Hendricks felt like arguing, was all set for it, ready to let it fly, but the lack of Starling to rail against took all the starch out of his collar. He kept his mouth shut long enough for reason to prevail, never once looking away from the place that damned woman had stood as she spouted her matter-of-fact bullshit. “Let’s just go,” he said, and he turned away, tracing a path back to the town car one step at a time. He tossed the keys to Duncan, though, and headed for the passenger seat for himself as he watched Alison go toward her father’s pickup. He spared only a fleeting thought about how it might be marginally more fun to be a fly on the window of that vehicle than the passenger in his own, seated next to the stoic demon for a hundred and fifty miles of highway and silence.

17.

Alison didn’t exactly revel in silence, not when her daddy was right there. He gave her the space to start the conversation, and she appreciated that, watching the fence posts on the side of the highway whipping by as they blew past at eighty. The black town car carrying Hendricks and Duncan was just ahead of them, setting the pace her father was following. The air conditioner was turned up to full and blowing cold air at her, silent accusation for what had happened a hundred miles ago and more now.
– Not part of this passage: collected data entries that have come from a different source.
[src/rtl/uart_rx_framer.sv]
// uart_rx_framer
//   Parametrised UART receiver with mid-bit majority voting, false-start
//   rejection, parity/stop checking and assembly of FRAME_BYTES characters
//   into one wide word. Sits between the board RXD pin and the command
//   decoder.
//
// Ports
//   clk          system clock
//   rst_n        asynchronous active-low reset
//   rxd          asynchronous serial input, idle high
//   rx_en        receive enable, honoured only while idle
//   byte_data    last good character
//   byte_valid   1-cycle strobe per good character
//   frame_data   last assembled frame, first character in the LSBs
//   frame_valid  1-cycle strobe, coincident with the final byte_valid
//   parity_err   1-cycle strobe on parity mismatch (stop bit good)
//   frame_err    1-cycle strobe when a stop bit is sampled low
//   timeout_err  1-cycle strobe when a partial frame is dropped on gap timeout
//   busy         high while the receive state machine is not idle
//
// state   | meaning
// --------+---------------------------------------------------------
// IDLE    | waiting for a start edge; runs the inter-character gap timer
// START   | timing the start bit; aborts if the voted start bit is high
// DATA    | shifting in DATA_BITS voted bits, LSB first
// PARITY  | sampling and checking the parity bit
// STOP    | sampling STOP_BITS stop bits; leaves at the last mid-bit vote

module uart_rx_framer #(
  parameter int CLK_DIV     = 1216,
  parameter int DATA_BITS   = 8,
  parameter int PARITY      = 0,
  parameter int STOP_BITS   = 1,
  parameter int FRAME_BYTES = 6,
  parameter int GAP_BITS    = 20
) (
  input  logic                             clk,
  input  logic                             rst_n,
  input  logic                             rxd,
  input  logic                             rx_en,
  output logic [DATA_BITS-1:0]             byte_data,
  output logic                             byte_valid,
  output logic [FRAME_BYTES*DATA_BITS-1:0] frame_data,
  output logic                             frame_valid,
  output logic                             parity_err,
  output logic                             frame_err,
  output logic                             timeout_err,
  output logic                             busy
);

  localparam int CNT_W     = $clog2(CLK_DIV);
  localparam int MID       = CLK_DIV / 2;
  localparam int BIT_W     = $clog2(DATA_BITS + 1);
  localparam int IDX_W     = $clog2(FRAME_BYTES + 1);
  localparam int FRAME_W   = FRAME_BYTES * DATA_BITS;
  localparam int GAP_LIMIT = GAP_BITS * CLK_DIV;
  localparam int GAP_W     = $clog2(GAP_LIMIT + 1);

  localparam logic [CNT_W-1:0] CNT_LAST   = CNT_W'(CLK_DIV - 1);
  localparam logic [CNT_W-1:0] CNT_MID_M1 = CNT_W'(MID - 1);
  localparam logic [CNT_W-1:0] CNT_MID    = CNT_W'(MID);
  localparam logic [CNT_W-1:0] CNT_MID_P1 = CNT_W'(MID + 1);
  localparam logic [BIT_W-1:0] BIT_DATA   = BIT_W'(DATA_BITS);
  localparam logic [BIT_W-1:0] BIT_STOP   = BIT_W'(STOP_BITS - 1);
  localparam logic [IDX_W-1:0] IDX_LAST   = IDX_W'(FRAME_BYTES - 1);
  localparam logic [GAP_W-1:0] GAP_LAST   = GAP_W'(GAP_LIMIT - 1);

  typedef enum logic [2:0] {
    ST_IDLE,
    ST_START,
    ST_DATA,
    ST_PARITY,
    ST_STOP
  } state_t;

  state_t                 state_q, state_d;
  logic                   sync1_q, sync1_d;
  logic                   sync2_q, sync2_d;
  logic                   hist_q, hist_d;
  logic [CNT_W-1:0]       cnt_q, cnt_d;
  logic [BIT_W-1:0]       bit_q, bit_d;
  logic                   samp0_q, samp0_d;
  logic                   samp1_q, samp1_d;
  logic [DATA_BITS-1:0]   shift_q, shift_d;
  logic                   par_bad_q, par_bad_d;
  logic                   stop_bad_q, stop_bad_d;
  logic [IDX_W-1:0]       idx_q, idx_d;
  logic [FRAME_W-1:0]     asm_q, asm_d;
  logic [GAP_W-1:0]       gap_q, gap_d;
  logic [DATA_BITS-1:0]   byte_data_q, byte_data_d;
  logic                   byte_valid_q, byte_valid_d;
  logic [FRAME_W-1:0]     frame_data_q, frame_data_d;
  logic                   frame_valid_q, frame_valid_d;
  logic                   parity_err_q, parity_err_d;
  logic                   frame_err_q, frame_err_d;
  logic                   timeout_err_q, timeout_err_d;

  logic                   fall_edge;
  logic                   cnt_wrap;
  logic                   at_vote;
  logic                   vote;
  logic                   stop_bad_now;
  logic                   par_calc;
  logic [FRAME_W-1:0]     asm_next;

  assign fall_edge = hist_q & ~sync2_q;
  assign cnt_wrap  = (cnt_q == CNT_LAST);
  assign at_vote   = (cnt_q == CNT_MID_P1);
  // Third sample is the live synchronised value at MID+1.
  assign vote      = (samp0_q & samp1_q) | (samp0_q & sync2_q) | (samp1_q & sync2_q);
  assign par_calc  = ^{shift_q, vote};

  always_comb begin
    sync1_d       = rxd;
    sync2_d       = sync1_q;
    hist_d        = sync2_q;
    state_d       = state_q;
    cnt_d         = cnt_wrap ? '0 : cnt_q + CNT_W'(1);
    bit_d         = bit_q;
    samp0_d       = (cnt_q == CNT_MID_M1) ? sync2_q : samp0_q;
    samp1_d       = (cnt_q == CNT_MID)    ? sync2_q : samp1_q;
    shift_d       = shift_q;
    par_bad_d     = par_bad_q;
    stop_bad_d    = stop_bad_q;
    idx_d         = idx_q;
    asm_d         = asm_q;
    gap_d         = '0;
    byte_data_d   = byte_data_q;
    byte_valid_d  = 1'b0;
    frame_data_d  = frame_data_q;
    frame_valid_d = 1'b0;
    parity_err_d  = 1'b0;
    frame_err_d   = 1'b0;
    timeout_err_d = 1'b0;
    stop_bad_now  = stop_bad_q | ~vote;

    asm_next = asm_q;
    for (int i = 0; i < FRAME_BYTES; i++) begin
      if (idx_q == IDX_W'(i)) begin
        asm_next[i*DATA_BITS +: DATA_BITS] = shift_q;
      end
    end

    case (state_q)
      ST_IDLE: begin
        cnt_d = '0;
        if (!rx_en) begin
          idx_d = '0;
        end else if (fall_edge) begin
          state_d    = ST_START;
          bit_d      = '0;
          par_bad_d  = 1'b0;
          stop_bad_d = 1'b0;
        end else if (idx_q != '0) begin
          if (gap_q == GAP_LAST) begin
            timeout_err_d = 1'b1;
            idx_d         = '0;
          end else begin
            gap_d = gap_q + GAP_W'(1);
          end
        end
      end

      ST_START: begin
        if (at_vote && vote) begin
          state_d = ST_IDLE;
        end else if (cnt_wrap) begin
          state_d = ST_DATA;
          bit_d   = '0;
        end
      end

      ST_DATA: begin
        if (at_vote) begin
          shift_d = {vote, shift_q[DATA_BITS-1:1]};
          bit_d   = bit_q + BIT_W'(1);
        end
        if (cnt_wrap && bit_q == BIT_DATA) begin
          state_d = (PARITY != 0) ? ST_PARITY : ST_STOP;
          bit_d   = '0;
        end
      end

      ST_PARITY: begin
        if (at_vote) begin
          par_bad_d = (PARITY == 1) ? ~par_calc : par_calc;
        end
        if (cnt_wrap) begin
          state_d = ST_STOP;
          bit_d   = '0;
        end
      end

      ST_STOP: begin
        if (at_vote) begin
          stop_bad_d = stop_bad_now;
          if (bit_q == BIT_STOP) begin
            // Leave mid-bit so the next start edge is never missed.
            state_d = ST_IDLE;
            if (stop_bad_now) begin
              frame_err_d = 1'b1;
              idx_d       = '0;
            end else if (par_bad_q) begin
              parity_err_d = 1'b1;
              idx_d        = '0;
            end else begin
              byte_data_d  = shift_q;
              byte_valid_d = 1'b1;
              asm_d        = asm_next;
              if (idx_q == IDX_LAST) begin
                frame_data_d  = asm_next;
                frame_valid_d = 1'b1;
                idx_d         = '0;
              end else begin
                idx_d = idx_q + IDX_W'(1);
              end
            end
          end else begin
            bit_d = bit_q + BIT_W'(1);
          end
        end
      end

      default: begin
        state_d = ST_IDLE;
      end
    endcase
  end

  always_ff @(posedge clk or negedge rst_n) begin
    if (!rst_n) begin
      state_q       <= ST_IDLE;
      sync1_q       <= 1'b1;
      sync2_q       <= 1'b1;
      hist_q        <= 1'b1;
      cnt_q         <= '0;
      bit_q         <= '0;
      samp0_q       <= 1'b1;
      samp1_q       <= 1'b1;
      shift_q       <= '0;
      par_bad_q     <= 1'b0;
      stop_bad_q    <= 1'b0;
      idx_q         <= '0;
      asm_q         <= '0;
      gap_q         <= '0;
      byte_data_q   <= '0;
      byte_valid_q  <= 1'b0;
      frame_data_q  <= '0;
      frame_valid_q <= 1'b0;
      parity_err_q  <= 1'b0;
      frame_err_q   <= 1'b0;
      timeout_err_q <= 1'b0;
    end else begin
      state_q       <= state_d;
      sync1_q       <= sync1_d;
      sync2_q       <= sync2_d;
      hist_q        <= hist_d;
      cnt_q         <= cnt_d;
      bit_q         <= bit_d;
      samp0_q       <= samp0_d;
      samp1_q       <= samp1_d;
      shift_q       <= shift_d;
      par_bad_q     <= par_bad_d;
      stop_bad_q    <= stop_bad_d;
      idx_q         <= idx_d;
      asm_q         <= asm_d;
      gap_q         <= gap_d;
      byte_data_q   <= byte_data_d;
      byte_valid_q  <= byte_valid_d;
      frame_data_q  <= frame_data_d;
      frame_valid_q <= frame_valid_d;
      parity_err_q  <= parity_err_d;
      frame_err_q   <= frame_err_d;
      timeout_err_q <= timeout_err_d;
    end
  end

  assign byte_data   = byte_data_q;
  assign byte_valid  = byte_valid_q;
  assign frame_data  = frame_data_q;
  assign frame_valid = frame_valid_q;
  assign parity_err  = parity_err_q;
  assign frame_err   = frame_err_q;
  assign timeout_err = timeout_err_q;
  assign busy        = (state_q != ST_IDLE);

endmodule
“She wasn’t the same girl,” Alison said, breaking the silence herself, a plate crashing to the floor of the kitchen on a quiet night.

“No, she wasn’t,” her daddy agreed, nodding along without much else in the way of emotion. “I could see that plain as day, even through the scope.”

“How do you reckon it’s been for her?” Alison asked, genuinely curious. “All those years there with nothin’ but those dogs for company?”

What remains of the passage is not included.